Dual topology and edge-reconstruction in $α$-Sn

TL;DR

This work develops a DFT-informed tight-binding framework for cubic $α$-Sn, introducing a bond-angle variable to model in-plane strain and revealing a dual topological character: a $\mathbb{Z}_2$ topological invariant in the bulk and a nonzero mirror Chern number under certain strains. In multilayer configurations, a quantum spin Hall phase emerges for compressive strain when the number of layers exceeds a threshold, while a profusion of in-gap edge states appears across both trivial and nontrivial regimes. A chiral-symmetric limit exposes winding-number topologies that account for these edge modes and reveal hinge-like states tied to mirror topology. The results highlight a rich, strain- and thickness-dependent topological landscape in $α$-Sn and point to candidate van der Waals systems where similar dual-topology physics could be realized and studied experimentally.

Abstract

We formulate the tight-binding model for cubic $α$-Sn based on the DFT calculations. In the model, we incorporate a variable bond angle, which allows us to simulate the effect of the in-plane strain. In the bulk, we demonstrate the presence of the $\mathbb{Z}_2$ topological invariant and a non-zero mirror Chern number, making $α$-Sn one of the rare cases where dual topology can be observed.
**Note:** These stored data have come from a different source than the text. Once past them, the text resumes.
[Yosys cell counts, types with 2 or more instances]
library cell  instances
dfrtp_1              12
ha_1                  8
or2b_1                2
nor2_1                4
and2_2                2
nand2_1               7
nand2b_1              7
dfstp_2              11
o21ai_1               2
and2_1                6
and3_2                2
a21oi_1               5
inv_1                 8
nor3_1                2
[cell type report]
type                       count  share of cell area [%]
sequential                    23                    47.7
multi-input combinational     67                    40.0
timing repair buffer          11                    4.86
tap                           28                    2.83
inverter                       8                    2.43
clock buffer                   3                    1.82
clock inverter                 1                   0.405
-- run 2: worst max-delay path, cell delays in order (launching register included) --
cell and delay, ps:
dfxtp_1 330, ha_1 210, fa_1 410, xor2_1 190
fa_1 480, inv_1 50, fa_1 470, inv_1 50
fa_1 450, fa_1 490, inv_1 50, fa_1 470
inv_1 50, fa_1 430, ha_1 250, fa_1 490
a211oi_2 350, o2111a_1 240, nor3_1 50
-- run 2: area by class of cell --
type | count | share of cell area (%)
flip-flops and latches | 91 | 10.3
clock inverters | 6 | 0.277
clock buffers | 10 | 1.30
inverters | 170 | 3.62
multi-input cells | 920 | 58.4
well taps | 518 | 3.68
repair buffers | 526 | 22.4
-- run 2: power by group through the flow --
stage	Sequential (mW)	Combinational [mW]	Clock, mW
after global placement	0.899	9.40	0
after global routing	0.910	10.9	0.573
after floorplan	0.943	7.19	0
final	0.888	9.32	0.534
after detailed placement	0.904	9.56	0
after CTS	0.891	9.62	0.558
We calculate the topological phase diagram of multi-layer $α$-Sn as a function of strain and number of layers. We find that a non-trivial quantum spin Hall state appears only for compressive strain above five layers of thickness. Quite surprisingly, both in the trivial and non-trivial phases, we find a plethora of edge-states with energies inside the bulk gap of the system. Some of these states are localized at the side surfaces of the slab, some of them prefer top/bottom surfaces and some are localized in the hinges. We trace the microscopic origin of these states back to a minimal model that supports chiral symmetry and multiple one-dimensional winding numbers that take different values in different directions in the Brillouin zone.

Figures (9)

• Figure 1: Relativistic band structure of $\alpha$-Sn using the tight-binding model reported in Table \ref{['table:1']}. (a) Band structure in the energy range from -3.5 eV to +4 eV. (b) Band structure in an extended energy range. The X-point is at the coordinates ($\frac{1}{2}$,0,0), while the L-point is at the coordinates ($\frac{1}{2}$,$\frac{1}{2}$,$\frac{1}{2}$). $\Gamma_8$ and $\Gamma_7$ represent the p-states at the $\Gamma$ point while $\Gamma_6$ represents the s-state.
• Figure 2: Schematic illustration of the crystal lattice of $\alpha$-Sn consisting of two layers of biatomic unit cells stacked along the $z$-direction. The Sn atoms are represented as balls and nearest-neighbor bonds $h_\alpha$ ($\alpha=A, B, C, D$) as tubes connecting them. Each site supports one $s$-orbital and three $p$-orbitals.
• Figure 3: Schematic illustration of bonds of $\alpha$-Sn in case of compressive and tensile strain along $x$ and $y$ axes and in case without a strain. In the unstrained case, all bonds are equal, while in the strained case, there are two different sets of bonds.
• Figure 4: The response of the bulk band structure around the $\Gamma$-point to the tensile (left) and compressive (right) in-plane strain. This strain is modeled as a small change in the polar angle $\theta$ of the bond between the sublattices. The unstrained $\alpha$-Sn bond angle $\theta=\theta_0=0.955$ (black dashed line in both panels) serves as a reference. The increase/reduction of $\theta$ indicates in-plane stretching/compression of the sample. The comparison indicates that only a compressive strain can induce band inversion at the $\Gamma$-point.
• Figure 5: Phase diagram of a layered $\alpha$-Sn system. On the horizontal axis is $N$, the number of layers along the $\vec{n}_3$ direction. On the vertical axis is the bond polar angle between the sublattices divided by the unstrained angle $\theta_0$. Values larger (smaller) than one indicate tensile (compressive) in-plane strain. The color scheme denotes the value of the direct gap between the conduction and valence bands at the high-symmetry points. The blue and white regions are regions without a direct gap. The additional dark shading represents the regions where the system is topologically trivial.